Saved data entries
File: src/rtl/pipe_alu_acc.sv
// Two-stage pipelined ALU with valid/ready handshakes and an accumulator.
// Stage A registers operands; stage B registers the result and flags.
module pipe_alu_acc #(
    parameter int unsigned NBITS = 8
) (
    input  logic             clk,
    input  logic             reset_n,
    input  logic             in_val,
    output logic             in_rdy,
    input  logic [NBITS-1:0] in0,
    input  logic [NBITS-1:0] in1,
    input  logic [2:0]       op,
    input  logic             acc_en,
    output logic             out_val,
    input  logic             out_rdy,
    output logic [NBITS-1:0] out,
    output logic             cout,
    output logic             zero
);

    localparam int unsigned SHBITS = $clog2(NBITS);

    localparam logic [2:0] OP_ADD = 3'd0;
    localparam logic [2:0] OP_SUB = 3'd1;
    localparam logic [2:0] OP_SHL = 3'd2;
    localparam logic [2:0] OP_SHR = 3'd3;
    localparam logic [2:0] OP_LT  = 3'd4;
    localparam logic [2:0] OP_EQ  = 3'd5;
    localparam logic [2:0] OP_GT  = 3'd6;
    localparam logic [2:0] OP_SRA = 3'd7;

    typedef struct packed {
        logic [NBITS-1:0] in0;
        logic [NBITS-1:0] in1;
        logic [2:0]       op;
        logic             acc_en;
    } stage_a_t;

    logic             a_val;
    stage_a_t         a_q;
    logic [NBITS-1:0] acc;

    logic             in_xfer;
    logic             a_adv;
    logic             out_xfer;

    logic [NBITS-1:0] opa;
    logic [SHBITS-1:0] sh;
    logic [NBITS:0]   sum;
    logic [NBITS-1:0] res_c;
    logic             cout_c;

    // in_rdy looks through a stalled pipe straight to out_rdy
    assign in_rdy   = !a_val || !out_val || out_rdy;
    assign in_xfer  = in_val && in_rdy;
    assign a_adv    = a_val && (!out_val || out_rdy);
    assign out_xfer = out_val && out_rdy;

    // Result from the stage-A registers; acc replaces in0 in accumulate mode
    always_comb begin
        opa    = a_q.acc_en ? acc : a_q.in0;
        sh     = a_q.in1[SHBITS-1:0];
        sum    = {1'b0, opa} + {1'b0, a_q.in1};
        res_c  = '0;
        cout_c = 1'b0;
        case (a_q.op)
            OP_ADD: begin
                res_c  = sum[NBITS-1:0];
                cout_c = sum[NBITS];
            end
            OP_SUB: begin
                res_c  = opa - a_q.in1;
                cout_c = (opa < a_q.in1);
            end
            OP_SHL: res_c = opa << sh;
            OP_SHR: res_c = opa >> sh;
            OP_LT:  res_c = {{(NBITS-1){1'b0}}, (opa < a_q.in1)};
            OP_EQ:  res_c = {{(NBITS-1){1'b0}}, (opa == a_q.in1)};
            OP_GT:  res_c = {{(NBITS-1){1'b0}}, (opa > a_q.in1)};
            OP_SRA: res_c = $unsigned($signed(opa) >>> sh);
        endcase
    end

    // Stage A: operand register
    always_ff @(posedge clk or negedge reset_n) begin
        if (!reset_n) begin
            a_val <= 1'b0;
            a_q   <= '0;
        end else if (in_xfer) begin
            a_val      <= 1'b1;
            a_q.in0    <= in0;
            a_q.in1    <= in1;
            a_q.op     <= op;
            a_q.acc_en <= acc_en;
        end else if (a_adv) begin
            a_val <= 1'b0;
        end
    end

    // Stage B: result register and accumulator, both written on advance
    always_ff @(posedge clk or negedge reset_n) begin
        if (!reset_n) begin
            out_val <= 1'b0;
            out     <= '0;
            cout    <= 1'b0;
            zero    <= 1'b0;
            acc     <= '0;
        end else if (a_adv) begin
            out_val <= 1'b1;
            out     <= res_c;
            cout    <= cout_c;
            zero    <= (res_c == '0);
            acc     <= res_c;
        end else if (out_xfer) begin
            out_val <= 1'b0;
        end
    end

endmodule

File: config.mk
export PLATFORM = sky130hd
export DESIGN_NAME = pipe_alu_acc
export DESIGN_NICKNAME = d
export VERILOG_FILES = /design/src/rtl/pipe_alu_acc.sv
export SDC_FILE = /design/constraint.sdc
export NUM_CORES = 1
export LEC_CHECK = 0
export ABC_AREA = 1
export CAP_MARGIN = 20
export CORE_AREA = 2 2 82 84
export CTS_CLUSTER_SIZE = 8
export DETAILED_ROUTE_END_ITERATION = 8
export DIE_AREA = 0 0 84 86
export GPL_ROUTABILITY_DRIVEN = 0
export GPL_TIMING_DRIVEN = 0
export PLACE_DENSITY = 0.72
export REMOVE_ABC_BUFFERS = 1
export SYNTH_ARGS = -nofsm -noshare
export SYNTH_HDL_FRONTEND = slang
export SYNTH_SLANG_ARGS = --single-unit
File: constraint.sdc
create_clock -name clk -period 3.75 [get_ports clk]
set_clock_uncertainty 0.1 [all_clocks]
set_input_delay 0.75 -clock clk [delete_from_list [all_inputs] [get_ports clk]]
set_output_delay 0.75 -clock clk [all_outputs]
set_load 0.05 [all_outputs]
==> run summary <==
================================================================================
Result of the run                                                   complete, no violations
Max stage delay on crit path                                              820 ps
Number of synthesized register bits                                           32
TritonCTS buffer count                                                         5
Setup repair after global routing missed its margin                           no
Maximum vdd drop                                                        0.476 mV
Worst slew slack as a fraction of its limit                                50.4%
Standard cell with the maximum stage delay on the critical path     sky130_fd_sc_hd__clkdlybuf4s50_1
DIE AREA                                                                7220 µm²
Number of library cell types mapped by synthesis                              27
First-pass detailed-route iteration total                                      5
Share of the cycle needed by the critical path after routing               80.9%
Fill cells                                                                   638
Area of the mapped netlist                                              2780 µm²
Post-layout nets                                                             518
Finished Cell Area                                                      3280 µm²
Total Routing Usage GR                                                     21.5%
Layout cells sized above 1                                                 4.63%
Initial Util                                                               44.2%
Top post-synthesis cells by area                                    sky130_fd_sc_hd__dfrtp_1, sky130_fd_sc_hd__nand2_1, sky130_fd_sc_hd__nand3_1, sky130_fd_sc_hd__ha_1, sky130_fd_sc_hd__inv_1
Kind of start point of the critical path                            primary input
Number of buffers inserted by port buffering                                  35
Mean Syn Cell Area                                                      6.25 µm²
1st-iter DRT viols                                                           286
Clock tree root buffer cell                                         sky130_fd_sc_hd__clkbuf_8
Hold buffer count at cts                                                       0
Power per cell area                                                   646 nW/µm²
Layout Area Growth over Synthesis                                          18.1%
Clock-pin slew on the worst setup and hold paths                           70 ps
Die H                                                                      86 µm
Footprint of the multi-input gates                                      1710 µm²
Area share of the largest cell type after synthesis                        28.9%
Post-CTS setup buffers                                                         0
WL per Instance                                                          13.9 µm
Longest Clk Path Bufs                                                          2
Kind of path behind the tightest hold check                         register to register
Worst-Margin Slew                                                         744 ps
Synthesis Warnings                                                             0
I/O pin total                                                                 36
Count of unresolved DRC violations after routing                               0
Chain of cells forming the critical path                            clkdlybuf4s50_1 -> inv_1 -> nand3_1 -> clkdlybuf4s50_1
Number of global-route vias before repair                                   2696
Die W                                                                      84 µm
Pre-CTS WS                                                                712 ps
Data required time of the worst path                                     2900 ps
HPWL after detailed placement                                            5980 µm
Fmax                                                                     330 MHz
Avg Vias per Cell                                                           5.42
Dominant cell type by area after synthesis                          sky130_fd_sc_hd__dfrtp_1
Proportion of synthesized chip area in sequential cells                    28.9%
Leakage component of the power                                        0.00169 µW
Hold violation count in the final report                                       0
Total negative slack                                                        0 ps
Antenna Cells                                                                  0
Fin crit period                                                          3030 ps
Clock sink count                                                              32
Endpoint arrival time on the critical path                               2180 ps
Final wirelength                                                         7650 µm
Number of setup violations in the final report                                 0
Highest fanout seen on the critical path                                       3
First-pass GRT wire length                                              12400 µm
Count of vias placed by the detailed router                                 2990
Register cell area after layout                                          801 µm²
Max_cap viols                                                                  0
Type of the setup path with the least slack                         primary input to output port
CTS resizes                                                                    0
Worst setup margin                                                        715 ps
H-tree depth reported by CTS                                                   2
Number of core rows                                                           29
Clock latency reported for the late side of the worst-skew pair           290 ps
Number of antenna-violating nets in the routed design                          0
Total gr overflow                                                              0
Pin count of the biggest net entering global routing                          33
Critical Path End Type                                               output port
Cell seen most often among critical-path stages                     sky130_fd_sc_hd__clkdlybuf4s50_1
Core footprint                                                          6280 µm²
CTS tree                                                                     yes
Placed instance area                                                    3180 µm²
Number of antenna violations at the first check in global routing              0
Number of max-slew violations in the final report                              0
Count of mapped cells out of synthesis                                       444
================================================================================
-- synthesized netlist by cell type --
master	instances
sky130_fd_sc_hd__buf_4	2
sky130_fd_sc_hd__nand2_1	145
sky130_fd_sc_hd__o21ai_0	22
sky130_fd_sc_hd__a21oi_1	35
sky130_fd_sc_hd__ha_1	18
sky130_fd_sc_hd__o211ai_1	1
sky130_fd_sc_hd__inv_2	4
sky130_fd_sc_hd__xor2_1	1
sky130_fd_sc_hd__nor3_1	2
sky130_fd_sc_hd__nand3b_1	2
sky130_fd_sc_hd__inv_1	50
sky130_fd_sc_hd__o31ai_1	1
sky130_fd_sc_hd__nor2_2	2
sky130_fd_sc_hd__buf_1	1
sky130_fd_sc_hd__or2_2	5
sky130_fd_sc_hd__nor2_1	44
sky130_fd_sc_hd__a31oi_1	1
sky130_fd_sc_hd__mux2_2	2
sky130_fd_sc_hd__nand3_1	50
sky130_fd_sc_hd__clkbuf_1	6
sky130_fd_sc_hd__fa_1	2
sky130_fd_sc_hd__o21bai_1	2
sky130_fd_sc_hd__buf_2	4
sky130_fd_sc_hd__and2_1	4
sky130_fd_sc_hd__dfrtp_1	32
sky130_fd_sc_hd__a22oi_1	1
sky130_fd_sc_hd__nand4_1	5
-- area by class of cell --
cell class                      count  area share (%)
Clock buffer                        7            2.63
Multi-Input combinational cell    345            52.2
Clock inverter                      1           0.229
Timing Repair Buffer               36            11.4
Sequential cell                    32            24.4
Inverter                           54            6.19
Tap cell                           77            2.94
-- sequential cells by signal, summed over array words and instances, names as in the netlist --
name     cells
cout         1
a_q         20
acc          8
zero         1
out_val      1
a_val        1
-- layer usage --
layer / vias to the layer above / part of all wire [%] / GRT usage (%)
li1: 1483 / - / -
met1: 1358 / 47 / 30.4
met2: 127 / 45 / 34.7
met3: 22 / 5.5 / 2.41
met4: 0 / 2.5 / 6.89
met5: - / 0 / 0
-- cells in the final DEF (no fill, tap or decap), types with 2 or more instances in the layout --
| cell type | netlist | routed |
|---|---|---|
| sky130_fd_sc_hd__mux2_2 | 2 | 2 |
| sky130_fd_sc_hd__fa_1 | 2 | 2 |
| sky130_fd_sc_hd__clkbuf_8 | 0 | 6 |
| sky130_fd_sc_hd__or2_2 | 5 | 5 |
| sky130_fd_sc_hd__nor3_1 | 2 | 2 |
| sky130_fd_sc_hd__nand3b_1 | 2 | 2 |
| sky130_fd_sc_hd__ha_1 | 18 | 18 |
| sky130_fd_sc_hd__and2_1 | 4 | 4 |
| sky130_fd_sc_hd__clkdlybuf4s50_1 | 0 | 34 |
| sky130_fd_sc_hd__inv_2 | 4 | 4 |
| sky130_fd_sc_hd__inv_1 | 50 | 50 |
| sky130_fd_sc_hd__nand3_1 | 50 | 50 |
| sky130_fd_sc_hd__o21ai_0 | 22 | 22 |
| sky130_fd_sc_hd__nor2_1 | 44 | 44 |
| sky130_fd_sc_hd__nand2_1 | 145 | 145 |
| sky130_fd_sc_hd__nand4_1 | 5 | 5 |
| sky130_fd_sc_hd__nor2_2 | 2 | 2 |
| sky130_fd_sc_hd__dfrtp_1 | 32 | 32 |
| sky130_fd_sc_hd__o21bai_1 | 2 | 2 |
| sky130_fd_sc_hd__a21oi_1 | 35 | 35 |
-- report_power, final --
group          total, µW  switching (µW)  internal (µW)  leakage [µW]
sequential           505            77.5            427      0.000376
combinational       1330             884            443       0.00127
clock                284             135            149     0.0000445
-- kinds of logic (layout without fill, tap and decap cells) --
kind of cell / Yosys count / count (layout) / share of synthesized area, %
AO/OA/AOI/OAI: 63 / 63 / 11.9
flip-flops: 32 / 32 / 28.9
adder cells (fa/ha/maj): 20 / 20 / 9.56
buffers and inverters: 67 / 98 / 9.51
XOR/XNOR: 1 / 1 / 0.316
AND/OR/NAND/NOR: 259 / 259 / 39.1
multiplexers: 2 / 2 / 0.811
-- critical path, delay by kind of cell --
family | cells | cell delay (ps)
buffers and inverters | 3 | 1310
AND/OR/NAND/NOR | 1 | 120
-- path summary, 6_finish.rpt --
| kind | cells past startpoint | slack (ps) | startpoint | end |
|---|---|---|---|---|
| setup reg to reg | 15 | 720 | a_q[0] | zero |
| max in group asynchronous | 1 | 2650 | reset_n | a_q[16] |
| hold reg to reg | 2 | 390 | cout | cout |
| hold / removal | 2 | 390 | cout | cout |
| min in group asynchronous | 1 | 430 | reset_n | a_val |
| setup / recovery | 4 | 720 | out_rdy | in_rdy |
-- per-stage QoR --
step | power, µW | utilization, % | hold slack [ps] | cells
after floorplan | 1430 | - | 354 | 431
after global placement | 1780 | 50.3 | 368 | 543
after detailed placement | 1800 | 50.7 | 364 | 544
after CTS | 2100 | 52.2 | 390 | 552
after global routing | 2280 | 52.2 | 420 | 552
final | 2120 | 52.2 | 390 | 552
Note: power is estimated with default switching activity, not from simulation.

● **WHAT THE TASK ASKS**
Your answer must be one number: how many lines of the data contain "seen".

● **RESPONSE**
2